A matrix risk model for the prediction of rapid radiographic progression in patients with rheumatoid arthritis receiving different dynamic treatment strategies: post hoc analyses from the BeSt study

Abstract
Objectives To develop a matrix model for the prediction of rapid radiographic progression (RRP) in subpopulations of patients with recent-onset rheumatoid arthritis (RA) receiving different dynamic treatment strategies. Methods Data from 465 patients with recent-onset RA randomised to receive initial monotherapy or combination therapy were used. Predictors for RRP (increase in Sharp-van der Heijde score ≥5 after 1 year) were identified by multivariate logistic regression analysis.
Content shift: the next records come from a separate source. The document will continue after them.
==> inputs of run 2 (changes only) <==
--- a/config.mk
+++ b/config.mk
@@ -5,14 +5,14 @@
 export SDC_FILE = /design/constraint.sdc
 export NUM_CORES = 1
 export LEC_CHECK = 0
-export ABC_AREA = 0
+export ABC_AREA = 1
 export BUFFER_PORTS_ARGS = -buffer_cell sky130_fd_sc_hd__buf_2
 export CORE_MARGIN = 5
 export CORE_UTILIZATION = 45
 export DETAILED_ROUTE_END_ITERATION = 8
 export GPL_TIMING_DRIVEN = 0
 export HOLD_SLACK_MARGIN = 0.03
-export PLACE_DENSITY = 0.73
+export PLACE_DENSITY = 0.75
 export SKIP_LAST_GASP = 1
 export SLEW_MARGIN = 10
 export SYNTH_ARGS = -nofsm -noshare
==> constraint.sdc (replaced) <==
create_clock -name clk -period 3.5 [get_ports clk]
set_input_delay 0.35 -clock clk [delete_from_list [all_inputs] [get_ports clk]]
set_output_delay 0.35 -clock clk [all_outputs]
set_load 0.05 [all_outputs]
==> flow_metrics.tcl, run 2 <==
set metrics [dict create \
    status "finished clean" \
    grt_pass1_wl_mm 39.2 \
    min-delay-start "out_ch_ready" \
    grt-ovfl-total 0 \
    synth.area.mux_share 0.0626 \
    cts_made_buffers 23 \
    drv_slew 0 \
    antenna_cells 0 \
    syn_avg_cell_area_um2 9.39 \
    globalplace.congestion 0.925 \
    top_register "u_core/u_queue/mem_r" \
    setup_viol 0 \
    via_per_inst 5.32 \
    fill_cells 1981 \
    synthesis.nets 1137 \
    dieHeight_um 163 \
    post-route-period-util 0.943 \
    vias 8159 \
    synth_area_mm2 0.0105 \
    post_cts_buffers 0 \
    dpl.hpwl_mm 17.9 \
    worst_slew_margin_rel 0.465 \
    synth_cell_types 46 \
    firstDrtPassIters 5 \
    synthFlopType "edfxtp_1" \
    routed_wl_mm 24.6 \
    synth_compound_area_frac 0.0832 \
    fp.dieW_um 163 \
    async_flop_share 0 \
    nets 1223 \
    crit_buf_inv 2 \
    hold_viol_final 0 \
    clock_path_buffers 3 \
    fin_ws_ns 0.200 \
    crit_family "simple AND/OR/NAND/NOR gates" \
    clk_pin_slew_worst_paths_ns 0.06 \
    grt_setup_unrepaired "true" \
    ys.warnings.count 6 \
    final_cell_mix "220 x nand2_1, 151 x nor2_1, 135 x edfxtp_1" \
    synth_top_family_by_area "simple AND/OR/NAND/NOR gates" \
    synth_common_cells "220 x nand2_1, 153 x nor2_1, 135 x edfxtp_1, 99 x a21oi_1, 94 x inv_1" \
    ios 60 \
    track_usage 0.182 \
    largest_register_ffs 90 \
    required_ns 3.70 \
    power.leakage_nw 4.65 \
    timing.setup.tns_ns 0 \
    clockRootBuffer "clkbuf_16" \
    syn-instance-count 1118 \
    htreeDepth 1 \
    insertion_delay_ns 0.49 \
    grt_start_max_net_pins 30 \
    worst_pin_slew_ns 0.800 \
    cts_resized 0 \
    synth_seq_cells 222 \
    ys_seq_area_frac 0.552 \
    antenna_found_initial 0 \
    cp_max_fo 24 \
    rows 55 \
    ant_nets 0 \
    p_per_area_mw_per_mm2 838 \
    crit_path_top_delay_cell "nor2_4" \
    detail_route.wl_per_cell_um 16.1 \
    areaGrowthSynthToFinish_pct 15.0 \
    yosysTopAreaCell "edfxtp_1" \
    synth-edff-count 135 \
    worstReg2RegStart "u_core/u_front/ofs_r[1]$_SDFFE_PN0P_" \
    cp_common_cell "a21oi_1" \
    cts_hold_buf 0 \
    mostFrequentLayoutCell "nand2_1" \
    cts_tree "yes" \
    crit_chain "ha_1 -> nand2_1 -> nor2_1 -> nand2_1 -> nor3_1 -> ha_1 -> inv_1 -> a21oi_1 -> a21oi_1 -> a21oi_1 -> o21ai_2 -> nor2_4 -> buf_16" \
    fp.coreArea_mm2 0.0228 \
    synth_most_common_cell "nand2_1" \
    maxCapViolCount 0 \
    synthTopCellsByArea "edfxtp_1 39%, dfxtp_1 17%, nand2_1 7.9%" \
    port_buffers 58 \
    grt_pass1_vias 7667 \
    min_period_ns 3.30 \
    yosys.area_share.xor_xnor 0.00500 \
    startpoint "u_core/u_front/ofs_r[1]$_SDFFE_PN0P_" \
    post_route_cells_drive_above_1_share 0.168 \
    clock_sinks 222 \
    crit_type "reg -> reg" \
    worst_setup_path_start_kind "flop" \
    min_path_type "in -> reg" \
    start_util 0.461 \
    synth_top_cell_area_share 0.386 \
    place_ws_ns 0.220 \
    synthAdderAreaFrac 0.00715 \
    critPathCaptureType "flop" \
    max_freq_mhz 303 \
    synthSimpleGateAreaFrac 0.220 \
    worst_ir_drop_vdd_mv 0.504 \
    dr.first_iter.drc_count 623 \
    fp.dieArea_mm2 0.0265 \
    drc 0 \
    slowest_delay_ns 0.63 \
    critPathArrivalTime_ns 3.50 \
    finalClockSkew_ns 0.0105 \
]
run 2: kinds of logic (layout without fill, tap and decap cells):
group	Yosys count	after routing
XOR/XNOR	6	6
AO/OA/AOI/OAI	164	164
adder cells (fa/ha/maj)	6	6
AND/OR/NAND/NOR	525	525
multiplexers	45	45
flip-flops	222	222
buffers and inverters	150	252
<file path="src/nstg_pkg.sv">
// ----------------------------------------------------------------------------
// nstg_pkg
// Shared types, constants and the quarter-wave sine table of the note
// sequencer tone generator.
// ----------------------------------------------------------------------------
package nstg_pkg;

  localparam int MAX_NOTES    = 64;
  localparam int NOTE_AW      = $clog2(MAX_NOTES);
  localparam int NOTE_CW      = NOTE_AW + 1;
  localparam int SAMPLE_WIDTH = 16;
  localparam int STEP_W       = 24;
  localparam int LEN_W        = 20;
  localparam int CNT_W        = 26;
  localparam int ENV_W        = 16;
  localparam int MAG_W        = SAMPLE_WIDTH - 1;
  localparam int QUARTER      = 256;
  localparam int QIDX_W       = 9;
  localparam int MUL_W        = 24;
  localparam int PROD_W       = 2 * MUL_W;
  localparam int REM_W        = LEN_W + 1;
  localparam int DIV_STEPS    = 15;
  localparam int DCNT_W       = 4;

  localparam logic [ENV_W-1:0] ENV_ONE = ENV_W'(32768);
  localparam longint unsigned HALF_PI_Q30 = 64'd1686629713;
  localparam longint Q30_ONE = 64'sd1073741824;

  localparam logic [1:0] REG_NOTE_COUNT  = 2'd0;
  localparam logic [1:0] REG_ATTACK_GAIN = 2'd1;
  localparam logic [1:0] REG_DECAY_GAIN  = 2'd2;

  typedef logic [MAG_W-1:0] sine_lut_t [0:QUARTER];

  typedef enum logic [3:0] {
    OP_NONE,
    OP_WR,
    OP_SCAN_INIT,
    OP_SCAN_RD,
    OP_SCAN_CMP,
    OP_MUL_PHASE,
    OP_MUL_ATTACK,
    OP_DIV_INIT,
    OP_DIV_STEP,
    OP_MUL_DECAY,
    OP_MUL_VOL,
    OP_MUL_SAMPLE,
    OP_FIN,
    OP_FAIL
  } dp_op_t;

  typedef struct packed {
    dp_op_t op;
  } dp_cmd_t;

  typedef struct packed {
    logic found;
    logic iter_last;
    logic div_last;
    logic out_busy;
  } dp_stat_t;

  function automatic longint unsigned shift_sub_div(input longint unsigned num,
                                                    input longint unsigned den);
    longint unsigned q;
    longint unsigned r;
    q = '0;
    r = '0;
    for (int b = 63; b >= 0; b--) begin
      r = {r[62:0], num[b]};
      if (r >= den) begin
        r = r - den;
        q[b] = 1'b1;
      end
    end
    return q;
  endfunction

  function automatic sine_lut_t build_sine();
    sine_lut_t t;
    longint unsigned frac;
    longint unsigned x;
    longint unsigned term;
    longint unsigned mag;
    longint sum;
    for (int j = 0; j <= QUARTER; j++) begin
      frac = longint'(j) << 14;
      x = (frac * HALF_PI_Q30) >> 22;
      term = x;
      sum = longint'(x);
      for (int k = 1; k <= 5; k++) begin
        term = (term * x) >> 30;
        term = (term * x) >> 30;
        term = shift_sub_div(term, longint'((2 * k) * (2 * k + 1)));
        if (k % 2 == 1) sum = sum - longint'(term);
        else sum = sum + longint'(term);
      end
      if (sum < 0) sum = 0;
      if (sum > Q30_ONE) sum = Q30_ONE;
      mag = (longint'(sum) * 64'd32767 + (64'd1 << 29)) >> 30;
      t[j] = mag[MAG_W-1:0];
    end
    return t;
  endfunction

  localparam sine_lut_t SINE_LUT = build_sine();

endpackage

</file>
<file path="src/nstg_ctrl.sv">
// ----------------------------------------------------------------------------
// nstg_ctrl
// Sequencer of the tone generator: note scan, shared multiplier and divider
// steps, result hand-off.
// ----------------------------------------------------------------------------
module nstg_ctrl import nstg_pkg::*; (
  input  logic     clk,
  input  logic     rst_n,
  input  logic     in_valid,
  input  logic     in_mode,
  output logic     in_ready,
  input  dp_stat_t stat,
  output dp_cmd_t  cmd
);

  typedef enum logic [13:0] {
    ST_IDLE = 14'b00000000000001,
    ST_RD   = 14'b00000000000010,
    ST_CMP  = 14'b00000000000100,
    ST_MPH  = 14'b00000000001000,
    ST_MA   = 14'b00000000010000,
    ST_DA0  = 14'b00000000100000,
    ST_DA   = 14'b00000001000000,
    ST_MD   = 14'b00000010000000,
    ST_DD0  = 14'b00000100000000,
    ST_DD   = 14'b00001000000000,
    ST_MV   = 14'b00010000000000,
    ST_MS   = 14'b00100000000000,
    ST_FIN  = 14'b01000000000000,
    ST_FAIL = 14'b10000000000000
  } state_t;

  state_t state_r, state_nxt;

  assign in_ready = (state_r == ST_IDLE);

  always_comb begin
    state_nxt = state_r;
    cmd.op = OP_NONE;
    unique case (state_r)
      ST_IDLE: begin
        if (in_valid) begin
          if (in_mode) begin
            cmd.op = OP_SCAN_INIT;
            state_nxt = ST_RD;
          end else begin
            cmd.op = OP_WR;
          end
        end
      end
      ST_RD: begin
        cmd.op = OP_SCAN_RD;
        state_nxt = ST_CMP;
      end
      ST_CMP: begin
        cmd.op = OP_SCAN_CMP;
        if (stat.found) state_nxt = ST_MPH;
        else if (stat.iter_last) state_nxt = ST_FAIL;
        else state_nxt = ST_RD;
      end
      ST_MPH: begin
        cmd.op = OP_MUL_PHASE;
        state_nxt = ST_MA;
      end
      ST_MA: begin
        cmd.op = OP_MUL_ATTACK;
        state_nxt = ST_DA0;
      end
      ST_DA0: begin
        cmd.op = OP_DIV_INIT;
        state_nxt = ST_DA;
      end
      ST_DA: begin
        cmd.op = OP_DIV_STEP;
        if (stat.div_last) state_nxt = ST_MD;
      end
      ST_MD: begin
        cmd.op = OP_MUL_DECAY;
        state_nxt = ST_DD0;
      end
      ST_DD0: begin
        cmd.op = OP_DIV_INIT;
        state_nxt = ST_DD;
      end
      ST_DD: begin
        cmd.op = OP_DIV_STEP;
        if (stat.div_last) state_nxt = ST_MV;
      end
      ST_MV: begin
        cmd.op = OP_MUL_VOL;
        state_nxt = ST_MS;
      end
      ST_MS: begin
        cmd.op = OP_MUL_SAMPLE;
        state_nxt = ST_FIN;
      end
      ST_FIN: begin
        if (!stat.out_busy) begin
          cmd.op = OP_FIN;
          state_nxt = ST_IDLE;
        end
      end
      ST_FAIL: begin
        if (!stat.out_busy) begin
          cmd.op = OP_FAIL;
          state_nxt = ST_IDLE;
        end
      end
      default: state_nxt = ST_IDLE;
    endcase
  end

  always_ff @(posedge clk) begin
    if (!rst_n) state_r <= ST_IDLE;
    else state_r <= state_nxt;
  end

endmodule

</file>
`src/rtl/frame_parser_xor_check_core_assert.svh`:
```
// Assertion macros used by the frame parser readout.
`ifndef FRAME_PARSER_XOR_CHECK_CORE_ASSERT_SVH
`define FRAME_PARSER_XOR_CHECK_CORE_ASSERT_SVH

// Check a same-cycle implication, skipped during reset.
`define FPXC_ASSERT_NOW(label, ante, cons, msg) \
   label: assert property (@(posedge clock) disable iff (reset) (ante) |-> (cons)) \
      else $error(msg);

// Check an implication in the following cycle, skipped during reset.
`define FPXC_ASSERT_NEXT(label, ante, cons, msg) \
   label: assert property (@(posedge clock) disable iff (reset) (ante) |=> (cons)) \
      else $error(msg);

`endif

```
`src/rtl/fpxc_pkg.sv`:
```
// Types and constants of the frame parser with XOR check.
`default_nettype none

package fpxc_pkg;

   localparam int STORE_DEPTH = 64;
   localparam int ADDR_W      = 6;
   localparam int LEN_W       = 7;
   localparam int CSR_IDX_W   = 2;

   // Configuration register indexes
   localparam logic [CSR_IDX_W-1:0] CSR_START_CMD  = 2'd0;
   localparam logic [CSR_IDX_W-1:0] CSR_START_RPLY = 2'd1;
   localparam logic [CSR_IDX_W-1:0] CSR_SYNC2      = 2'd2;

   // Reset values of the configuration registers
   localparam logic [7:0] START_CMD_RST  = 8'hAA;
   localparam logic [7:0] START_RPLY_RST = 8'hAB;
   localparam logic [7:0] SYNC2_RST      = 8'h55;

   typedef enum logic [2:0] {
      PH_START = 3'd0,
      PH_SYNC  = 3'd1,
      PH_CHAN  = 3'd2,
      PH_LENH  = 3'd3,
      PH_LENL  = 3'd4,
      PH_DATA  = 3'd5,
      PH_CHECK = 3'd6
   } phase_type;

   // Payload store write port
   typedef struct packed {
      logic              en;
      logic [ADDR_W-1:0] addr;
      logic [7:0]        data;
   } store_wr_type;

   // Finished frame handed to readout
   typedef struct packed {
      logic             valid;
      logic [7:0]       start;
      logic [7:0]       channel;
      logic [LEN_W-1:0] length;
      logic             ok;
      logic             empty;
   } launch_type;

endpackage

`default_nettype wire

```
`src/rtl/frame_parser_xor_check_core.sv`:
```
// Top level of the framed byte parser with XOR check byte.
//
// Parsing takes one received byte per cycle unless held off: start marker,
// second sync byte, channel, 16-bit big-endian length, payload and check
// byte. Payload bytes go into a 64-entry store with one write and one
// registered read port. When the check byte is taken, the frame's results are
// read out of the store one per cycle unless stalled (the single read port
// sets this), so a frame of N payload bytes gives N results (one for an empty
// frame) and input is held off during readout. Frames longer than MAX_DATA
// are dropped without results. Configuration writes are taken in every cycle.
`default_nettype none

module frame_parser_xor_check_core #(
   parameter int MAX_DATA = 64
) (
   input  wire logic                              clock,
   input  wire logic                              reset,
   input  wire logic                              csr_valid,
   output logic                                   csr_ready,
   input  wire logic [fpxc_pkg::CSR_IDX_W-1:0]    csr_index,
   input  wire logic [7:0]                        csr_data,
   input  wire logic                              req_valid,
   output logic                                   req_ready,
   input  wire logic [7:0]                        req_rx_byte,
   output logic                                   rsp_valid,
   input  wire logic                              rsp_ready,
   output logic [7:0]                             rsp_frame_start,
   output logic [7:0]                             rsp_channel,
   output logic [fpxc_pkg::LEN_W-1:0]             rsp_payload_length,
   output logic [7:0]                             rsp_payload_byte,
   output logic [fpxc_pkg::ADDR_W-1:0]            rsp_byte_index,
   output logic                                   rsp_has_payload,
   output logic                                   rsp_check_ok,
   output logic                                   rsp_last
);

   localparam logic [7:0] MaxLen = 8'(MAX_DATA);

   // configuration registers
   logic [7:0] start_cmd_ff, start_rply_ff, sync2_ff;

   // parser state
   fpxc_pkg::phase_type        phase_ff, phase_in;
   logic [7:0]                 start_ff, start_in;
   logic [7:0]                 chan_ff, chan_in;
   logic                       len_hi_ff, len_hi_in;
   logic [fpxc_pkg::LEN_W-1:0] len_ff, len_in;
   logic [fpxc_pkg::LEN_W-1:0] fill_ff, fill_in;
   logic [7:0]                 xor_ff, xor_in;

   fpxc_pkg::store_wr_type wr;
   fpxc_pkg::launch_type   launch;
   logic                   busy;
   logic                   take;
   logic                   is_start;
   logic [fpxc_pkg::LEN_W-1:0] fill_next;

   assign csr_ready = 1'b1;
   assign req_ready = !busy;
   assign take      = req_valid && req_ready;
   assign is_start  = (req_rx_byte == start_cmd_ff) || (req_rx_byte == start_rply_ff);
   assign fill_next = fpxc_pkg::LEN_W'(fill_ff + 7'd1);

   // Write configuration registers
   always_ff @(posedge clock) begin
      if (reset) begin
         start_cmd_ff  <= fpxc_pkg::START_CMD_RST;
         start_rply_ff <= fpxc_pkg::START_RPLY_RST;
         sync2_ff      <= fpxc_pkg::SYNC2_RST;
      end else if (csr_valid) begin
         case (csr_index)
            fpxc_pkg::CSR_START_CMD:  start_cmd_ff  <= csr_data;
            fpxc_pkg::CSR_START_RPLY: start_rply_ff <= csr_data;
            fpxc_pkg::CSR_SYNC2:      sync2_ff      <= csr_data;
            default: ;
         endcase
      end
   end

   // Advance the parse phase
   always_comb begin
      phase_in = phase_ff;
      if (take) begin
         case (phase_ff)
            fpxc_pkg::PH_SYNC: begin
               if (req_rx_byte == sync2_ff) begin
                  phase_in = fpxc_pkg::PH_CHAN;
               end else if (!is_start) begin
                  phase_in = fpxc_pkg::PH_START;
               end
            end
            fpxc_pkg::PH_CHAN:  phase_in = fpxc_pkg::PH_LENH;
            fpxc_pkg::PH_LENH:  phase_in = fpxc_pkg::PH_LENL;
            fpxc_pkg::PH_LENL: begin
               if (len_hi_ff || (req_rx_byte > MaxLen)) begin
                  phase_in = fpxc_pkg::PH_START;
               end else if (req_rx_byte == 8'h00) begin
                  phase_in = fpxc_pkg::PH_CHECK;
               end else begin
                  phase_in = fpxc_pkg::PH_DATA;
               end
            end
            fpxc_pkg::PH_DATA: begin
               if (fill_next >= len_ff) begin
                  phase_in = fpxc_pkg::PH_CHECK;
               end
            end
            fpxc_pkg::PH_CHECK: phase_in = fpxc_pkg::PH_START;
            default: begin
               phase_in = is_start ? fpxc_pkg::PH_SYNC : fpxc_pkg::PH_START;
            end
         endcase
      end
   end

   // Drive store writes, the frame launch and the held header fields
   always_comb begin
      start_in       = start_ff;
      chan_in        = chan_ff;
      len_hi_in      = len_hi_ff;
      len_in         = len_ff;
      fill_in        = fill_ff;
      xor_in         = xor_ff;
      wr.en          = 1'b0;
      wr.addr        = fill_ff[fpxc_pkg::ADDR_W-1:0];
      wr.data        = req_rx_byte;
      launch.valid   = 1'b0;
      launch.start   = start_ff;
      launch.channel = chan_ff;
      launch.length  = len_ff;
      launch.ok      = (req_rx_byte == xor_ff);
      launch.empty   = (len_ff == '0);
      if (take) begin
         case (phase_ff)
            fpxc_pkg::PH_SYNC: begin
               if ((req_rx_byte != sync2_ff) && is_start) begin
                  start_in = req_rx_byte;
               end
            end
            fpxc_pkg::PH_CHAN: begin
               chan_in = req_rx_byte;
               xor_in  = req_rx_byte;
            end
            fpxc_pkg::PH_LENH: begin
               len_hi_in = (req_rx_byte != 8'h00);
               xor_in    = xor_ff ^ req_rx_byte;
            end
            fpxc_pkg::PH_LENL: begin
               len_in  = req_rx_byte[fpxc_pkg::LEN_W-1:0];
               xor_in  = xor_ff ^ req_rx_byte;
               fill_in = '0;
            end
            fpxc_pkg::PH_DATA: begin
               wr.en   = 1'b1;
               xor_in  = xor_ff ^ req_rx_byte;
               fill_in = fill_next;
            end
            fpxc_pkg::PH_CHECK: launch.valid = 1'b1;
            default: begin
               if (is_start) begin
                  start_in = req_rx_byte;
               end
            end
         endcase
      end
   end

   always_ff @(posedge clock) begin
      if (reset) begin
         phase_ff <= fpxc_pkg::PH_START;
      end else begin
         phase_ff <= phase_in;
      end
   end

   // Header and running check need no reset: each is set before use
   always_ff @(posedge clock) begin
      start_ff  <= start_in;
      chan_ff   <= chan_in;
      len_hi_ff <= len_hi_in;
      len_ff    <= len_in;
      fill_ff   <= fill_in;
      xor_ff    <= xor_in;
   end

   fpxc_readout u_readout (
      .clock              (clock),
      .reset              (reset),
      .wr                 (wr),
      .launch             (launch),
      .busy               (busy),
      .rsp_valid          (rsp_valid),
      .rsp_ready          (rsp_ready),
      .rsp_frame_start    (rsp_frame_start),
      .rsp_channel        (rsp_channel),
      .rsp_payload_length (rsp_payload_length),
      .rsp_payload_byte   (rsp_payload_byte),
      .rsp_byte_index     (rsp_byte_index),
      .rsp_has_payload    (rsp_has_payload),
      .rsp_check_ok       (rsp_check_ok),
      .rsp_last           (rsp_last)
   );

endmodule

`default_nettype wire

```
`src/rtl/fpxc_readout.sv`:
```
// Payload store and result readout sequencer of the frame parser.
`default_nettype none

`include "frame_parser_xor_check_core_assert.svh"

module fpxc_readout (
   input  wire logic                          clock,
   input  wire logic                          reset,
   input  wire fpxc_pkg::store_wr_type        wr,
   input  wire fpxc_pkg::launch_type          launch,
   output logic                               busy,
   output logic                               rsp_valid,
   input  wire logic                          rsp_ready,
   output logic [7:0]                         rsp_frame_start,
   output logic [7:0]                         rsp_channel,
   output logic [fpxc_pkg::LEN_W-1:0]         rsp_payload_length,
   output logic [7:0]                         rsp_payload_byte,
   output logic [fpxc_pkg::ADDR_W-1:0]        rsp_byte_index,
   output logic                               rsp_has_payload,
   output logic                               rsp_check_ok,
   output logic                               rsp_last
);

   logic [7:0] store_mem [fpxc_pkg::STORE_DEPTH];
   logic [7:0] rd_data_ff;

   // control state
   logic                      busy_ff, busy_in;
   logic                      valid_ff, valid_in;
   logic [fpxc_pkg::LEN_W-1:0] next_ff, next_in;

   // frame header held for the readout
   logic [7:0]                 hdr_start_ff, hdr_chan_ff;
   logic [fpxc_pkg::LEN_W-1:0] hdr_len_ff;
   logic                       hdr_ok_ff, hdr_empty_ff;

   // output word registers
   logic [7:0]                  out_start_ff, out_chan_ff;
   logic [fpxc_pkg::LEN_W-1:0]  out_len_ff;
   logic [fpxc_pkg::ADDR_W-1:0] out_idx_ff;
   logic                        out_has_ff, out_ok_ff, out_last_ff;

   logic issue, issue_last;

   // Issue the next word when the output slot is free or being taken
   assign issue      = busy_ff && (!valid_ff || rsp_ready);
   assign issue_last = hdr_empty_ff ||
                       (fpxc_pkg::LEN_W'(next_ff + 7'd1) == hdr_len_ff);

   always_comb begin
      busy_in  = busy_ff;
      valid_in = valid_ff;
      next_in  = next_ff;
      if (issue) begin
         valid_in = 1'b1;
         next_in  = fpxc_pkg::LEN_W'(next_ff + 7'd1);
         if (issue_last) begin
            busy_in = 1'b0;
         end
      end else if (rsp_ready) begin
         valid_in = 1'b0;
      end
      // Start a new frame; the last word of the previous one may still be draining
      if (launch.valid) begin
         busy_in = 1'b1;
         next_in = '0;
      end
   end

   always_ff @(posedge clock) begin
      if (reset) begin
         busy_ff  <= 1'b0;
         valid_ff <= 1'b0;
         next_ff  <= '0;
      end else begin
         busy_ff  <= busy_in;
         valid_ff <= valid_in;
         next_ff  <= next_in;
      end
   end

   // Store writes and registered reads
   always_ff @(posedge clock) begin
      if (wr.en) begin
         store_mem[wr.addr] <= wr.data;
      end
      if (issue && !hdr_empty_ff) begin
         rd_data_ff <= store_mem[next_ff[fpxc_pkg::ADDR_W-1:0]];
      end
   end

   // Capture the header at launch, copy it into each output word
   always_ff @(posedge clock) begin
      if (launch.valid) begin
         hdr_start_ff <= launch.start;
         hdr_chan_ff  <= launch.channel;
         hdr_len_ff   <= launch.length;
         hdr_ok_ff    <= launch.ok;
         hdr_empty_ff <= launch.empty;
      end
      if (issue) begin
         out_start_ff <= hdr_start_ff;
         out_chan_ff  <= hdr_chan_ff;
         out_len_ff   <= hdr_len_ff;
         out_idx_ff   <= hdr_empty_ff ? '0 : next_ff[fpxc_pkg::ADDR_W-1:0];
         out_has_ff   <= !hdr_empty_ff;
         out_ok_ff    <= hdr_ok_ff;
         out_last_ff  <= issue_last;
      end
   end

   assign busy               = busy_ff;
   assign rsp_valid          = valid_ff;
   assign rsp_frame_start    = out_start_ff;
   assign rsp_channel        = out_chan_ff;
   assign rsp_payload_length = out_len_ff;
   assign rsp_payload_byte   = out_has_ff ? rd_data_ff : 8'h00;
   assign rsp_byte_index     = out_idx_ff;
   assign rsp_has_payload    = out_has_ff;
   assign rsp_check_ok       = out_ok_ff;
   assign rsp_last           = out_last_ff;

   `FPXC_ASSERT_NOW(a_no_write_busy, wr.en, !busy_ff, "store written during readout")
   `FPXC_ASSERT_NOW(a_launch_idle, launch.valid, !busy_ff, "frame launched during readout")
   `FPXC_ASSERT_NEXT(a_last_ends, issue && issue_last, !busy_ff, "readout busy after last word")
   `FPXC_ASSERT_NOW(a_empty_last, valid_ff && !out_has_ff, out_last_ff,
                    "empty frame word without last")

endmodule

`default_nettype wire
```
For subpopulations, the estimated risk of RRP per treatment group and the number needed to treat (NNT) were visualised in a matrix. Results The presence of autoantibodies, baseline C-reactive protein (CRP) level, erosion score and treatment group were significant independent predictors of RRP in the matrix. Combination therapy was associated with a markedly reduced risk of RRP. The positive and negative predictive values of the matrix were 62% and 91%, respectively. The NNT with initial combination therapy to prevent one patient from RRP with monotherapy was in the range 2–3, 3–7 and 7–25 for patients with a high, intermediate and low predicted risk, respectively. Conclusion The matrix model visualises the risk of RRP for subpopulations of patients with recent-onset RA if treated dynamically with initial monotherapy or combination therapy. Rheumatologists might use the matrix for weighing their initial treatment choice.